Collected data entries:

┌──

File: config.mk
export PLATFORM = sky130hd
export DESIGN_NAME = debug_input_flat
export DESIGN_NICKNAME = d
export VERILOG_FILES = /design/src/rtl/debug_pkg.sv /design/src/rtl/debug_input_if.sv /design/src/rtl/debug_rec_fifo.sv /design/src/rtl/debug_input.sv /design/src/flat_wrapper.sv
export SDC_FILE = /design/constraint.sdc
export NUM_CORES = 1
export LEC_CHECK = 0
export ABC_AREA = 1
export CAP_MARGIN = 5
export CORE_ASPECT_RATIO = 2
export CORE_MARGIN = 5
export CORE_UTILIZATION = 30
export DETAILED_ROUTE_END_ITERATION = 8
export PLACE_DENSITY_LB_ADDON = 0.2
export SKIP_LAST_GASP = 1
export SYNTH_ARGS = -nofsm -noshare
export SYNTH_HDL_FRONTEND = slang
export SYNTH_HIERARCHICAL = 1
export SYNTH_SLANG_ARGS = --single-unit
export TNS_END_PERCENT = 100
File: constraint.sdc
create_clock -name clk -period 7.25 [get_ports clk]
set_clock_uncertainty 0.05 [all_clocks]
set_input_delay 0.725 -clock clk [delete_from_list [all_inputs] [get_ports clk]]
set_output_delay 0.725 -clock clk [all_outputs]
set_load 0.05 [all_outputs]
File: src/rtl/debug_pkg.sv
// Shared types and constants for the debug nibble-stream receiver.
// Holds mode encodings, frame lengths, the mode->length helper and the
// record struct carried through the receive FIFO.
package debug_pkg;

  localparam logic [1:0] MODE_PC       = 2'd0;
  localparam logic [1:0] MODE_PC_INSTR = 2'd1;
  localparam logic [1:0] MODE_ALL      = 2'd2;

  localparam int unsigned LEN_PC       = 8;
  localparam int unsigned LEN_PC_INSTR = 16;
  localparam int unsigned LEN_ALL      = 24;

  // Wide enough to hold any nibble index / frame length (max 24).
  localparam int unsigned CNT_W = 5;

  // One reassembled debug record (98 bits).
  typedef struct packed {
    logic [1:0]  mode;
    logic [31:0] wdata;
    logic [31:0] instr;
    logic [31:0] pc;
  } debug_rec_t;

  // Frame length in nibbles for a given mode; mode 3 behaves as PC-only.
  function automatic logic [CNT_W-1:0] mode_len(input logic [1:0] m);
    case (m)
      MODE_PC_INSTR: return CNT_W'(LEN_PC_INSTR);
      MODE_ALL:      return CNT_W'(LEN_ALL);
      default:       return CNT_W'(LEN_PC);
    endcase
  endfunction

endpackage

File: src/rtl/debug_input_if.sv
// Record output bus of the debug receiver (valid/ready handshake).
// master: drives m_valid and the record fields, samples m_ready.
// slave : consumer side (UART bridge / ILA capture).
interface debug_input_if;
  logic        m_valid;
  logic        m_ready;
  logic [31:0] m_pc;
  logic [31:0] m_instr;
  logic [31:0] m_wdata;
  logic [1:0]  m_mode;

  modport master (output m_valid, output m_pc, output m_instr,
                  output m_wdata, output m_mode, input m_ready);
  modport slave  (input m_valid, input m_pc, input m_instr,
                  input m_wdata, input m_mode, output m_ready);
endinterface

File: src/rtl/debug_rec_fifo.sv
// Show-ahead synchronous FIFO of debug records.
// Ports: clk, rst_n; push/wdata/full on the write side; pop/empty/head on
// the read side. head is read straight from register storage, so a record
// pushed at edge N is visible right after N. A pop and push in the same
// cycle are both honoured even when full.
module debug_rec_fifo
  import debug_pkg::*;
#(
  parameter int unsigned DEPTH = 4
) (
  input  logic       clk,
  input  logic       rst_n,
  input  logic       push,
  input  debug_rec_t wdata,
  output logic       full,
  input  logic       pop,
  output logic       empty,
  output debug_rec_t head
);

  localparam int unsigned AW = (DEPTH > 1) ? $clog2(DEPTH) : 1;
  localparam int unsigned CW = AW + 1;

  debug_rec_t        mem_q [DEPTH];
  logic [AW-1:0]     wr_ptr_q, rd_ptr_q;
  logic [CW-1:0]     count_q, count_d;
  logic              full_q, empty_q;
  logic              push_ok, pop_ok;

  assign pop_ok  = pop && !empty_q;
  assign push_ok = push && (!full_q || pop_ok);

  // Occupancy update.
  always_comb begin
    count_d = count_q;
    case ({push_ok, pop_ok})
      2'b10:   count_d = count_q + CW'(1);
      2'b01:   count_d = count_q - CW'(1);
      default: count_d = count_q;
    endcase
  end

  always_ff @(posedge clk or negedge rst_n) begin
    if (!rst_n) begin
      for (int i = 0; i < int'(DEPTH); i++) mem_q[i] <= '0;
      wr_ptr_q <= '0;
      rd_ptr_q <= '0;
      count_q  <= '0;
      full_q   <= 1'b0;
      empty_q  <= 1'b1;
    end else begin
      if (push_ok) begin
        mem_q[wr_ptr_q] <= wdata;
        wr_ptr_q        <= wr_ptr_q + AW'(1);
      end
      if (pop_ok) rd_ptr_q <= rd_ptr_q + AW'(1);
      count_q <= count_d;
      full_q  <= (count_d == CW'(DEPTH));
      empty_q <= (count_d == '0);
    end
  end

  assign full  = full_q;
  assign empty = empty_q;
  assign head  = mem_q[rd_ptr_q];

endmodule

File: src/rtl/debug_input.sv
// Receive-side deserializer for the 4-bit debug nibble stream.
// Ports: clk, rst_n; mode/rx_data/rx_active from the serializer; m (record
// bus, master side); err_short / err_overflow one-cycle error pulses;
// drop_cnt saturating count of discarded records.
module debug_input
  import debug_pkg::*;
#(
  parameter int unsigned FIFO_DEPTH = 4,
  parameter int unsigned DROP_CNT_W = 16
) (
  input  logic                  clk,
  input  logic                  rst_n,
  input  logic [1:0]            mode,
  input  logic [3:0]            rx_data,
  input  logic                  rx_active,
  debug_input_if.master         m,
  output logic                  err_short,
  output logic                  err_overflow,
  output logic [DROP_CNT_W-1:0] drop_cnt
);

  localparam int unsigned ASM_W = 96;

  typedef enum logic {S_IDLE, S_RECV} state_t;

  state_t                state_q, state_d;
  logic [CNT_W-1:0]      cnt_q, cnt_d;
  logic [CNT_W-1:0]      len_q, len_d;
  logic [1:0]            mode_q, mode_d;
  logic [ASM_W-1:0]      asm_q, asm_d;
  logic                  err_short_q, err_overflow_q;
  logic [DROP_CNT_W-1:0] drop_cnt_q, drop_cnt_d;

  logic                  complete_c, short_c, ovf_c, push_c, pop_c;
  logic [6:0]            nib_idx_c;
  debug_rec_t            rec_c, head;
  logic                  fifo_full, fifo_empty;

  assign nib_idx_c = {cnt_q, 2'b00};

  // Frame assembly FSM: next state, counter and assembly register.
  always_comb begin
    state_d    = state_q;
    cnt_d      = cnt_q;
    len_d      = len_q;
    mode_d     = mode_q;
    asm_d      = asm_q;
    complete_c = 1'b0;
    short_c    = 1'b0;
    case (state_q)
      S_IDLE: begin
        if (rx_active) begin
          mode_d       = (mode == 2'd3) ? MODE_PC : mode;
          len_d        = mode_len(mode);
          asm_d        = '0;
          asm_d[3:0]   = rx_data;
          cnt_d        = CNT_W'(1);
          state_d      = S_RECV;
        end
      end
      S_RECV: begin
        if (rx_active) begin
          asm_d[nib_idx_c +: 4] = rx_data;
          if (cnt_q == len_q - CNT_W'(1)) begin
            complete_c = 1'b1;
            cnt_d      = '0;
            state_d    = S_IDLE;
          end else begin
            cnt_d = cnt_q + CNT_W'(1);
          end
        end else begin
          short_c = 1'b1;
          cnt_d   = '0;
          state_d = S_IDLE;
        end
      end
      default: state_d = S_IDLE;
    endcase
  end

  // Record includes the nibble arriving on the completion cycle.
  always_comb begin
    rec_c.pc    = asm_d[31:0];
    rec_c.instr = asm_d[63:32];
    rec_c.wdata = asm_d[95:64];
    rec_c.mode  = mode_q;
  end

  // A full FIFO still accepts a record if the head leaves on the same edge.
  assign pop_c  = m.m_valid && m.m_ready;
  assign ovf_c  = complete_c && fifo_full && !pop_c;
  assign push_c = complete_c && !ovf_c;

  always_comb begin
    drop_cnt_d = drop_cnt_q;
    if ((short_c || ovf_c) && (drop_cnt_q != {DROP_CNT_W{1'b1}}))
      drop_cnt_d = drop_cnt_q + DROP_CNT_W'(1);
  end

  always_ff @(posedge clk or negedge rst_n) begin
    if (!rst_n) begin
      state_q        <= S_IDLE;
      cnt_q          <= '0;
      len_q          <= CNT_W'(LEN_PC);
      mode_q         <= MODE_PC;
      asm_q          <= '0;
      err_short_q    <= 1'b0;
      err_overflow_q <= 1'b0;
      drop_cnt_q     <= '0;
    end else begin
      state_q        <= state_d;
      cnt_q          <= cnt_d;
      len_q          <= len_d;
      mode_q         <= mode_d;
      asm_q          <= asm_d;
      err_short_q    <= short_c;
      err_overflow_q <= ovf_c;
      drop_cnt_q     <= drop_cnt_d;
    end
  end

  debug_rec_fifo #(.DEPTH(FIFO_DEPTH)) u_fifo (
    .clk   (clk),
    .rst_n (rst_n),
    .push  (push_c),
    .wdata (rec_c),
    .full  (fifo_full),
    .pop   (pop_c),
    .empty (fifo_empty),
    .head  (head)
  );

  assign m.m_valid    = !fifo_empty;
  assign m.m_pc       = head.pc;
  assign m.m_instr    = head.instr;
  assign m.m_wdata    = head.wdata;
  assign m.m_mode     = head.mode;
  assign err_short    = err_short_q;
  assign err_overflow = err_overflow_q;
  assign drop_cnt     = drop_cnt_q;

endmodule

File: src/flat_wrapper.sv
// flat-port wrapper written by rule: the top's interface ports become plain ports
module debug_input_flat import debug_pkg::*;
#(
  parameter int unsigned FIFO_DEPTH = 4,
  parameter int unsigned DROP_CNT_W = 16
)
  (clk, rst_n, mode, rx_data, rx_active, err_short, err_overflow, drop_cnt, m_m_valid, m_m_pc, m_m_instr, m_m_wdata, m_m_mode, m_m_ready);
  debug_input_if m_i ();
  input  logic clk;
  input  logic rst_n;
  input  logic [1:0] mode;
  input  logic [3:0] rx_data;
  input  logic rx_active;
  output logic err_short;
  output logic err_overflow;
  output logic [DROP_CNT_W-1:0] drop_cnt;
  output wire logic [$bits(m_i.m_valid)-1:0] m_m_valid;
  output wire logic [$bits(m_i.m_pc)-1:0] m_m_pc;
  output wire logic [$bits(m_i.m_instr)-1:0] m_m_instr;
  output wire logic [$bits(m_i.m_wdata)-1:0] m_m_wdata;
  output wire logic [$bits(m_i.m_mode)-1:0] m_m_mode;
  input wire logic [$bits(m_i.m_ready)-1:0] m_m_ready;
  assign m_m_valid = m_i.m_valid;
  assign m_m_pc = m_i.m_pc;
  assign m_m_instr = m_i.m_instr;
  assign m_m_wdata = m_i.m_wdata;
  assign m_m_mode = m_i.m_mode;
  assign m_i.m_ready = m_m_ready;
  debug_input #(.FIFO_DEPTH(FIFO_DEPTH), .DROP_CNT_W(DROP_CNT_W)) u_core (.clk(clk), .rst_n(rst_n), .mode(mode), .rx_data(rx_data), .rx_active(rx_active), .m(m_i), .err_short(err_short), .err_overflow(err_overflow), .drop_cnt(drop_cnt));
endmodule
==> reports/metrics.yaml <==
timing:
  period_share: 0.691
  rsz0062_at_grt: "no"
  finalSetupViolCount: 0
  hold_viol_final: 0
  max_freq_mhz: 200
  maxSlewHeadroom: 0.331
  holdWs_ps: 95.7
  drv_slew: 0
  setup_tns_ps: 0
  period_minus_slack_ps: 5010
  worst_pin_slew_ps: 1000
final_layout:
  nets: 3016
  fin_area_sq_um: 28100
  drive_gt1_frac: 0.0590
  instances_no_fill: 4082
  area_delta_synth_final_pct: 15.1
  antenna_cells: 0
yosys:
  synthesis.area_sq_um: 24400
  synth_edf_count: 0
  avgSynthCellArea_sq_um: 8.23
  yosysTopAreaCellShare: 0.536
  synth_cell_types: 40
  yosysSeqAreaShare: 0.538
  synth_commonest_cells: "nand2_1, o21ai_0, dfrtp_1"
  synth_largest_area_cell: "dfrtp_1"
  synth_ff_type: "dfrtp_1"
  syn_nets: 2994
  yosys_warnings: 6
  yosys-top-cells-area: "dfrtp_1, o21ai_0, nand2_1"
  ys_ff_latch: 525
  syn_inst: 2969
  async_flop_share: 1.00
  synth.most_common_cell: "nand2_1"
critical_path:
  cp_max_fo: 70
  required_ps: 6470
  arrival_ps: 4230
  worst-path-buf-inv: 4
  path_cells: "buf_4, inv_2, buf_4, o21ai_0, o22ai_1, clkdlybuf4s50_1"
  cp_top_family: "buffers and inverters"
  path_class: "reg2out"
  path_common_cell: "buf_4"
  slowest_stage: "clkdlybuf4s50_1"
  critPathCaptureType: "output pin"
  slowest_delay_ps: 880
  cp.depth: 6
  r2r_cells: 13
  startpoint_type: "flip-flop"
clocking:
  cts_resized: 0
  cts_setup_buffers: 0
  worst_skew_pair.late_latency_ps: 610
  htreeDepth: 2
  cts_hold_buf: 0
  cts_num_sinks: 525
  cts.clk_slew.worst_paths_ps: 60
  cts-root-buf: "clkbuf_16"
  cts_tree: "done"
  numCtsBuffers: 53
  clockBufferDepth: 3
pwr:
  irDropWorstVdd_mv: 0.305
  p_total_mw: 10.5
  leakage_nw: 12.4
  power_per_cell_area_nw_per_um2: 373
grt:
  grt_pass1_wl_um: 121000
  grt_overflow: 0
  grt_pass1_vias: 20200
  gr-usage-all-layers: 0.175
  grt_max_degree: 152
  antenna_found_initial: 0
detailed_routing:
  drt_first_iter_violations: 1253
  drt-wirelength-per-cell_um: 18.7
  drc: 0
  vias_per_cell: 4.84
  ant_nets: 0
  drtPass1Iterations: 6
  postRouteWirelength_um: 76400
  via_count: 19800
floorplanning:
  dieArea_sq_um: 87600
  io_pins: 127
  rows: 148
  start_util: 0.301
  core_area_sq_um: 81100
  chipWidth_um: 212
  dieHeight_um: 414
place:
  dp_hpwl_um: 49500
  place_inst: 3986
  place_congestion: 0.936
  dpl-instance-area_sq_um: 26300
  io_buffers: 126
run:
  max_cap_viol_count: 0
hold_path:
  worstHoldPathType: "in2async"
run_status:
  status: "finished, final reports clean"
[report_power, final]
part | total, mW | internal (mW) | switching, mW | leakage [nW]
sequential | 3.14 | 3.02 | 0.116 | 7.28
combinational | 4.49 | 1.23 | 3.26 | 4.20
clock | 2.86 | 1.64 | 1.22 | 0.879
[cell type report]
type | count | area, sq um
Clock buffer | 76 | 1560
Clock inverter | 20 | 228
Fill cell | 8629 | 53000
Inverter | 230 | 876
Multi-Input combinational cell | 2027 | 9500
Sequential cell | 525 | 13100
Tap cell | 1050 | 1310
Timing Repair Buffer | 154 | 1510
[final timing paths]
path / start / end / slack [ps]
setup / recovery: u_core/u_fifo/rd_ptr_q[1] / m_m_instr[23] / 2240
hold / removal: rst_n / u_core/u_fifo/mem_q[64] / 100
setup reg to reg: u_core/cnt_q[0] / u_core/u_fifo/mem_q[386] / 3570
hold reg to reg: u_core/u_fifo/mem_q[243] / u_core/u_fifo/mem_q[243] / 430
max in group asynchronous: rst_n / u_core/u_fifo/mem_q[131] / 5320
min in group clk: u_core/u_fifo/mem_q[243] / u_core/u_fifo/mem_q[243] / 430
[metal layers]
metal	up-vias	GRT usage	part of all wire
li1	9727	-	-
met1	9573	0.216	0.42
met2	355	0.314	0.52
met3	119	0.0218	0.031
met4	0	0.0572	0.031
met5	-	0	0
[flip-flops by register name, indices dropped and copies added, names as in the netlist]
register	cells
u_core/u_fifo/rd_ptr_q	2
u_core/err_overflow	1
u_core/len_q	2
u_core/mode_q	2
u_core/err_short	1
u_core/cnt_q	5
u_core/u_fifo/empty	1
u_core/u_fifo/full	1
u_core/u_fifo/wr_ptr_q	2
u_core/u_fifo/mem_q	392
u_core/state_q	1
u_core/asm_q	96
u_core/drop_cnt	16
u_core/u_fifo/count_q	3
[cells in the final DEF (no fill, tap or decap), types with 3 or more instances in the layout]
cell / netlist / layout
a21oi_1: 16 / 16
clkbuf_1: 71 / 11
nand3_4: 1 / 5
nor3_1: 11 / 11
o21ai_0: 612 / 612
nand3_1: 129 / 129
clkdlybuf4s50_1: 0 / 124
nor2_4: 12 / 13
inv_6: 0 / 3
nor2_1: 248 / 247
clkinv_2: 0 / 10
nand4_1: 12 / 12
nand2_4: 5 / 5
o211ai_1: 3 / 3
clkbuf_8: 0 / 10
ha_1: 14 / 14
inv_2: 5 / 5
xor2_1: 16 / 16
nand2_2: 9 / 9
o21ai_1: 45 / 45
buf_12: 0 / 3
inv_4: 4 / 3
o22ai_1: 102 / 102
nor2_2: 12 / 12
dfrtp_1: 523 / 521
bufinv_16: 0 / 4
inv_1: 219 / 219
clkbuf_16: 0 / 55
buf_4: 23 / 25
xnor2_1: 7 / 7
nand2_1: 756 / 756
nand3_2: 7 / 3
[worst reg2reg max path: cells and delay by family (launching register included)]
kind,cells,cell delay (ps)
simple gates,6,1030
compound gates,2,860
buf+inv,4,630
flops,1,680
fa+ha+maj,1,330
[cell families after synthesis]
family / synth area share
AND/OR/NAND/NOR: 0.204
buffers and inverters: 0.0748
adder cells (fa/ha/maj): 0.00799
flip-flops: 0.538
multiplexers: 0.000922
AO/OA/AOI/OAI: 0.166
XOR/XNOR: 0.00825
[through the flow]
step,setup slack (ps),utilization
after global placement,2860,0.325
final,2240,0.347
after detailed placement,2840,0.325
after global routing,2050,0.347
after CTS,2140,0.347
after floorplan,4330,-
Power figures use the tool's default switching activity.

└──

* **What is required**
A complete answer gives every line of the records holding "stream".

* **Written solution**
// Shared types and constants for the debug nibble-stream receiver.
// Receive-side deserializer for the 4-bit debug nibble stream.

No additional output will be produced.